*** Opening of RECORD SET ***

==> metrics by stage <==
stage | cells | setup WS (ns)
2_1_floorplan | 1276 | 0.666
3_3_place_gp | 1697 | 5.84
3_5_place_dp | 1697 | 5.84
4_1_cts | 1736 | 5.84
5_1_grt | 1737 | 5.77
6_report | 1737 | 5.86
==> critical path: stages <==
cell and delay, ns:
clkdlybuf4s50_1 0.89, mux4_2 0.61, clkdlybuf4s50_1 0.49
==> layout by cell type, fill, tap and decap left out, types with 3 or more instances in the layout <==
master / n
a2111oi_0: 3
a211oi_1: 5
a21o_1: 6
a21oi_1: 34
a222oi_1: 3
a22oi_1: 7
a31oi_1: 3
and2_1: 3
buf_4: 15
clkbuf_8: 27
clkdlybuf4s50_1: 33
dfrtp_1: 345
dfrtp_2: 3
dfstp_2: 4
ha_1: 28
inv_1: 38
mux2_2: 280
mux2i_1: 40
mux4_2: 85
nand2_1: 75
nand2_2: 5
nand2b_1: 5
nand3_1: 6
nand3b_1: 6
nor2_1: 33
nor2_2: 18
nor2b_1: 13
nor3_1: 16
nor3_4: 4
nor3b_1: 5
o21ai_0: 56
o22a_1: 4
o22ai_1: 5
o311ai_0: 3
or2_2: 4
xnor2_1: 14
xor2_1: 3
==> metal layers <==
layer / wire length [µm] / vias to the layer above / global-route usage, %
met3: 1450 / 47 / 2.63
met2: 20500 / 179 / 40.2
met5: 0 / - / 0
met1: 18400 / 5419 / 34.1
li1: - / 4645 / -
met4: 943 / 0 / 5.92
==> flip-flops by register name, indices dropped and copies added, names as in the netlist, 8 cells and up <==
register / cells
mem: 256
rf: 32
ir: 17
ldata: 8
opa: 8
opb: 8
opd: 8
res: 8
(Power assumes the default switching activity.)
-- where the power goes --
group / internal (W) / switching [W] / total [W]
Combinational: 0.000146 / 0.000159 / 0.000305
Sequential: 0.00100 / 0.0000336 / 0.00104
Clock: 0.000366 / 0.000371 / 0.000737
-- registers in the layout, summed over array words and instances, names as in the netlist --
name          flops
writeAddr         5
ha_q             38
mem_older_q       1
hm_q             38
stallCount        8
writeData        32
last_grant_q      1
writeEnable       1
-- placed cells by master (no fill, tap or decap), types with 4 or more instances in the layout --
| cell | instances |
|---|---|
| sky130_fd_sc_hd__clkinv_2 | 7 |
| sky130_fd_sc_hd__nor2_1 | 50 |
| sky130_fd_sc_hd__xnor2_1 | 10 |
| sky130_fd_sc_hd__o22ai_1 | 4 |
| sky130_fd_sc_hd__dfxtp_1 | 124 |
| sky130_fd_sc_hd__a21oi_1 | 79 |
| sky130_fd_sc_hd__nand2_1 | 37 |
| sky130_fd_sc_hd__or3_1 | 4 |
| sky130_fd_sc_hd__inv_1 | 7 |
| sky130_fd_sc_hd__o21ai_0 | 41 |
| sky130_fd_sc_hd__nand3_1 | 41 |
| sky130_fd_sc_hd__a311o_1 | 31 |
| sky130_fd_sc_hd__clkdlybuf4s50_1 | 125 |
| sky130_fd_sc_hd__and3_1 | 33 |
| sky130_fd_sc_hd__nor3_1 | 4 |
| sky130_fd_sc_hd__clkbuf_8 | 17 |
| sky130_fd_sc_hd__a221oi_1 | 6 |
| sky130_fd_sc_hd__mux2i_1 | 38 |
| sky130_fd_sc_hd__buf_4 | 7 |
===== src/rtl/subtractor_cla_32.sv =====
// 32-bit subtractor: diff = a - b, computed as a + ~b + 1 over four 8-bit
// carry-lookahead slices whose group carries are chained.
// Ports:
//   a      : minuend
//   b      : subtrahend
//   diff   : a - b (modulo 2^32)
//   borrow : 1 when a < b (unsigned)
module subtractor_cla_32
  import div_pkg::*;
(
  input  logic [DIV_WIDTH-1:0] a,
  input  logic [DIV_WIDTH-1:0] b,
  output logic [DIV_WIDTH-1:0] diff,
  output logic                 borrow
);

  localparam int unsigned SliceW = 8;
  localparam int unsigned NumSlices = DIV_WIDTH / SliceW;

  logic [DIV_WIDTH-1:0] b_inv;
  logic [DIV_WIDTH-1:0] gen;
  logic [DIV_WIDTH-1:0] prop;
  logic [DIV_WIDTH-1:0] carry;
  logic [NumSlices:0]   slice_c;
  logic                 c;

  assign b_inv = ~b;
  assign gen   = a & b_inv;
  assign prop  = a ^ b_inv;

  // Each bit's carry is the prefix of its slice's generate/propagate terms
  // off the slice carry-in; synthesis flattens this into lookahead logic.
  always_comb begin
    carry      = '0;
    slice_c    = '0;
    c          = 1'b0;
    slice_c[0] = 1'b1;
    for (int s = 0; s < NumSlices; s++) begin
      for (int i = 0; i < SliceW; i++) begin
        c = slice_c[s];
        for (int j = 0; j < i; j++) begin
          c = gen[s*SliceW+j] | (prop[s*SliceW+j] & c);
        end
        carry[s*SliceW+i] = c;
      end
      slice_c[s+1] = gen[s*SliceW+SliceW-1] | (prop[s*SliceW+SliceW-1] & carry[s*SliceW+SliceW-1]);
    end
  end

  assign diff   = prop ^ carry;
  assign borrow = ~slice_c[NumSlices];

endmodule


===== src/rtl/div_iterative_32.sv =====
// Multi-cycle signed 32-bit restoring divider. One subtract-and-shift step per
// clock on magnitudes, then a sign fix-up through the same subtractor.
// Optional feature macro: DIV_REMAINDER_EN adds data_remainder and one extra
// fix-up cycle to negate the remainder.
// Ports:
//   clock, reset_n  : clock and asynchronous active-low reset
//   ctrl_div        : start pulse; operands sampled on the same edge (restarts if busy)
//   data_operandA/B : dividend / divisor, two's complement
//   data_result     : quotient, truncated toward zero
//   data_exception  : divide-by-zero or overflow
//   data_resultRDY  : one-cycle result strobe
//   data_busy       : operation in progress
//   data_remainder  : remainder with the dividend's sign (DIV_REMAINDER_EN only)
module div_iterative_32
  import div_pkg::*;
#(
  parameter int unsigned WIDTH = DIV_WIDTH
) (
  input  logic             clock,
  input  logic             reset_n,
  input  logic             ctrl_div,
  input  logic [WIDTH-1:0] data_operandA,
  input  logic [WIDTH-1:0] data_operandB,
  output logic [WIDTH-1:0] data_result,
  output logic             data_exception,
  output logic             data_resultRDY,
`ifdef DIV_REMAINDER_EN
  output logic [WIDTH-1:0] data_remainder,
`endif
  output logic             data_busy
);

  div_state_e state_q, state_d;
  logic [CNT_W-1:0] count_q, count_d;
  // rem < divisor <= 2^31, so the partial remainder never needs bit 31.
  logic [WIDTH-2:0] rem_q, rem_d;
  logic [WIDTH-1:0] quo_q, quo_d;
  logic [WIDTH-1:0] dvsr_q, dvsr_d;
  logic             sign_q, sign_d;
  logic             ovf_q, ovf_d;
  logic [WIDTH-1:0] result_q, result_d;
  logic             exc_q, exc_d;
`ifdef DIV_REMAINDER_EN
  logic             a_sign_q, a_sign_d;
  logic             fix_rem_q, fix_rem_d;
  logic [WIDTH-1:0] rem_out_q, rem_out_d;
`endif

  logic [WIDTH-1:0] sub_a, sub_b, sub_diff;
  logic             sub_borrow;

  subtractor_cla_32 u_sub (
    .a      (sub_a),
    .b      (sub_b),
    .diff   (sub_diff),
    .borrow (sub_borrow)
  );

  // Shared subtractor: trial subtract while BUSY, negate (0 - x) in FIX.
  always_comb begin
    sub_a = {rem_q, quo_q[WIDTH-1]};
    sub_b = dvsr_q;
    if (state_q == FIX) begin
      sub_a = '0;
`ifdef DIV_REMAINDER_EN
      sub_b = fix_rem_q ? {1'b0, rem_q} : quo_q;
`else
      sub_b = quo_q;
`endif
    end
  end

  always_comb begin
    state_d  = state_q;
    count_d  = count_q;
    rem_d    = rem_q;
    quo_d    = quo_q;
    dvsr_d   = dvsr_q;
    sign_d   = sign_q;
    ovf_d    = ovf_q;
    result_d = result_q;
    exc_d    = exc_q;
`ifdef DIV_REMAINDER_EN
    a_sign_d  = a_sign_q;
    fix_rem_d = fix_rem_q;
    rem_out_d = rem_out_q;
`endif
    if (ctrl_div) begin
      // Start (or abort-and-restart) from any state.
      rem_d   = '0;
      quo_d   = abs_val(data_operandA);
      dvsr_d  = abs_val(data_operandB);
      sign_d  = data_operandA[WIDTH-1] ^ data_operandB[WIDTH-1];
      ovf_d   = (data_operandA == OVF_DIVIDEND) && (data_operandB == '1);
      count_d = '0;
      exc_d   = 1'b0;
`ifdef DIV_REMAINDER_EN
      a_sign_d  = data_operandA[WIDTH-1];
      fix_rem_d = 1'b0;
`endif
      if (data_operandB == '0) begin
        result_d = '0;
        exc_d    = 1'b1;
`ifdef DIV_REMAINDER_EN
        rem_out_d = '0;
`endif
        state_d  = DONE;
      end else begin
        state_d = BUSY;
      end
    end else begin
      case (state_q)
        BUSY: begin
          rem_d   = sub_borrow ? sub_a[WIDTH-2:0] : sub_diff[WIDTH-2:0];
          quo_d   = {quo_q[WIDTH-2:0], ~sub_borrow};
          count_d = count_q + CNT_W'(1);
          if (count_q == LAST_STEP) begin
            state_d = FIX;
          end
        end
        FIX: begin
`ifdef DIV_REMAINDER_EN
          if (!fix_rem_q) begin
            result_d  = sign_q ? sub_diff : quo_q;
            fix_rem_d = 1'b1;
          end else begin
            rem_out_d = a_sign_q ? sub_diff : {1'b0, rem_q};
            exc_d     = ovf_q;
            state_d   = DONE;
          end
`else
          result_d = sign_q ? sub_diff : quo_q;
          exc_d    = ovf_q;
          state_d  = DONE;
`endif
        end
        DONE:    state_d = IDLE;
        default: state_d = state_q;
      endcase
    end
  end

  always_ff @(posedge clock or negedge reset_n) begin
    if (!reset_n) begin
      state_q  <= IDLE;
      count_q  <= '0;
      rem_q    <= '0;
      quo_q    <= '0;
      dvsr_q   <= '0;
      sign_q   <= 1'b0;
      ovf_q    <= 1'b0;
      result_q <= '0;
      exc_q    <= 1'b0;
`ifdef DIV_REMAINDER_EN
      a_sign_q  <= 1'b0;
      fix_rem_q <= 1'b0;
      rem_out_q <= '0;
`endif
    end else begin
      state_q  <= state_d;
      count_q  <= count_d;
      rem_q    <= rem_d;
      quo_q    <= quo_d;
      dvsr_q   <= dvsr_d;
      sign_q   <= sign_d;
      ovf_q    <= ovf_d;
      result_q <= result_d;
      exc_q    <= exc_d;
`ifdef DIV_REMAINDER_EN
      a_sign_q  <= a_sign_d;
      fix_rem_q <= fix_rem_d;
      rem_out_q <= rem_out_d;
`endif
    end
  end

  assign data_result    = result_q;
  assign data_exception = exc_q;
  assign data_resultRDY = (state_q == DONE);
  assign data_busy      = (state_q == BUSY) || (state_q == FIX);
`ifdef DIV_REMAINDER_EN
  assign data_remainder = rem_out_q;
`endif

endmodule
### src/rtl/riscv_tag_check_ctrl.sv
// DIFT tag-check sequencer: owns the TCR, flags tag-policy violations, raises a held trap request and counts violations.
// Optional build macro TAG_CHECK_EXEC_PC_EN adds pc_tag_i and the execute-PC cause bit.
module riscv_tag_check_ctrl #(
    parameter int unsigned CNT_WIDTH = 16,
    parameter logic [31:0] TCR_RST   = 32'h0000_0000
) (
    input  logic                 clk,
    input  logic                 rst_n,
    input  logic                 ex_valid_i,
    input  logic [31:0]          ex_pc_i,
    input  logic [31:0]          ex_instr_i,
    input  logic                 chk_s1_i,
    input  logic                 chk_s2_i,
    input  logic                 chk_d_i,
    input  logic                 tag_s1_i,
    input  logic                 tag_s2_i,
    input  logic                 tag_d_i,
`ifdef TAG_CHECK_EXEC_PC_EN
    input  logic                 pc_tag_i,
`endif
    input  logic                 tcr_wr_i,
    input  logic [31:0]          tcr_wdata_i,
    output logic [31:0]          tcr_o,
    output logic                 kill_wb_o,
    output logic                 halt_ex_o,
    output logic                 trap_req_o,
    input  logic                 trap_ack_i,
    output logic [3:0]           trap_cause_o,
    output logic [31:0]          fault_pc_o,
    output logic [31:0]          fault_instr_o,
    input  logic                 clr_cnt_i,
    output logic [CNT_WIDTH-1:0] viol_cnt_o
);

    typedef enum logic [1:0] {
        ST_IDLE  = 2'd0,
        ST_REQ   = 2'd1,
        ST_DRAIN = 2'd2
    } state_t;

    state_t                 state_r, state_next_s;
    logic [3:0]             cause_s, cause_r;
    logic                   viol_s;
    logic [31:0]            tcr_r, tcr_next_s;
    logic                   pend_valid_r, pend_valid_next_s;
    logic [31:0]            pend_data_r, pend_data_next_s;
    logic [31:0]            fault_pc_r, fault_instr_r;
    logic [CNT_WIDTH-1:0]   cnt_r, cnt_next_s;

    // Per-operand policy violation bits
    always_comb begin
        cause_s    = 4'b0000;
        cause_s[0] = chk_s1_i & tag_s1_i;
        cause_s[1] = chk_s2_i & tag_s2_i;
        cause_s[2] = chk_d_i & tag_d_i;
`ifdef TAG_CHECK_EXEC_PC_EN
        cause_s[3] = ex_valid_i & tcr_r[riscv_defines::EXECUTE_PC] & pc_tag_i;
`else
        cause_s[3] = 1'b0;
`endif
    end

    assign viol_s       = ex_valid_i & (state_r == ST_IDLE) & (|cause_s);
    assign kill_wb_o    = viol_s;
    assign halt_ex_o    = (state_r != ST_IDLE);
    assign trap_req_o   = (state_r == ST_REQ);
    assign tcr_o        = tcr_r;
    assign trap_cause_o = cause_r;
    assign fault_pc_o   = fault_pc_r;
    assign fault_instr_o = fault_instr_r;
    assign viol_cnt_o   = cnt_r;

    // Trap sequencing next state
    always_comb begin
        state_next_s = state_r;
        case (state_r)
            ST_IDLE:  if (viol_s) state_next_s = ST_REQ; else state_next_s = ST_IDLE;
            ST_REQ:   if (trap_ack_i) state_next_s = ST_DRAIN; else state_next_s = ST_REQ;
            ST_DRAIN: state_next_s = ST_IDLE;
            default:  state_next_s = ST_IDLE;
        endcase
    end

    // TCR update: immediate when idle and clean, otherwise parked until the drain cycle ends
    always_comb begin
        tcr_next_s        = tcr_r;
        pend_valid_next_s = pend_valid_r;
        pend_data_next_s  = pend_data_r;
        case (state_r)
            ST_IDLE: begin
                if (tcr_wr_i && !viol_s) begin
                    tcr_next_s = tcr_wdata_i;
                end else if (tcr_wr_i) begin
                    pend_valid_next_s = 1'b1;
                    pend_data_next_s  = tcr_wdata_i;
                end else begin
                    tcr_next_s = tcr_r;
                end
            end
            ST_REQ: begin
                if (tcr_wr_i) begin
                    pend_valid_next_s = 1'b1;
                    pend_data_next_s  = tcr_wdata_i;
                end else begin
                    pend_valid_next_s = pend_valid_r;
                end
            end
            ST_DRAIN: begin
                pend_valid_next_s = 1'b0;
                if (tcr_wr_i) begin
                    tcr_next_s = tcr_wdata_i;
                end else if (pend_valid_r) begin
                    tcr_next_s = pend_data_r;
                end else begin
                    tcr_next_s = tcr_r;
                end
            end
            default: begin
                pend_valid_next_s = 1'b0;
            end
        endcase
    end

    // Saturating violation counter; a clear coinciding with a violation counts that violation
    always_comb begin
        cnt_next_s = cnt_r;
        if (clr_cnt_i && viol_s) begin
            cnt_next_s = {{(CNT_WIDTH-1){1'b0}}, 1'b1};
        end else if (clr_cnt_i) begin
            cnt_next_s = {CNT_WIDTH{1'b0}};
        end else if (viol_s && !(&cnt_r)) begin
            cnt_next_s = cnt_r + {{(CNT_WIDTH-1){1'b0}}, 1'b1};
        end else begin
            cnt_next_s = cnt_r;
        end
    end

    // State, TCR, counter and fault-context registers
    always_ff @(posedge clk) begin
        if (!rst_n) begin
            state_r       <= ST_IDLE;
            tcr_r         <= TCR_RST;
            pend_valid_r  <= 1'b0;
            pend_data_r   <= 32'h0000_0000;
            cause_r       <= 4'b0000;
            fault_pc_r    <= 32'h0000_0000;
            fault_instr_r <= 32'h0000_0000;
            cnt_r         <= {CNT_WIDTH{1'b0}};
        end else begin
            state_r      <= state_next_s;
            tcr_r        <= tcr_next_s;
            pend_valid_r <= pend_valid_next_s;
            pend_data_r  <= pend_data_next_s;
            cnt_r        <= cnt_next_s;
            if (viol_s) begin
                cause_r       <= cause_s;
                fault_pc_r    <= ex_pc_i;
                fault_instr_r <= ex_instr_i;
            end else begin
                cause_r       <= cause_r;
                fault_pc_r    <= fault_pc_r;
                fault_instr_r <= fault_instr_r;
            end
        end
    end

endmodule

*** Close of RECORD SET ***

> _WHAT TO WORK ON_:
Give the count of lines in the listing that contain the word "types". No explanation is wanted.

> _TASK RESULT_:
2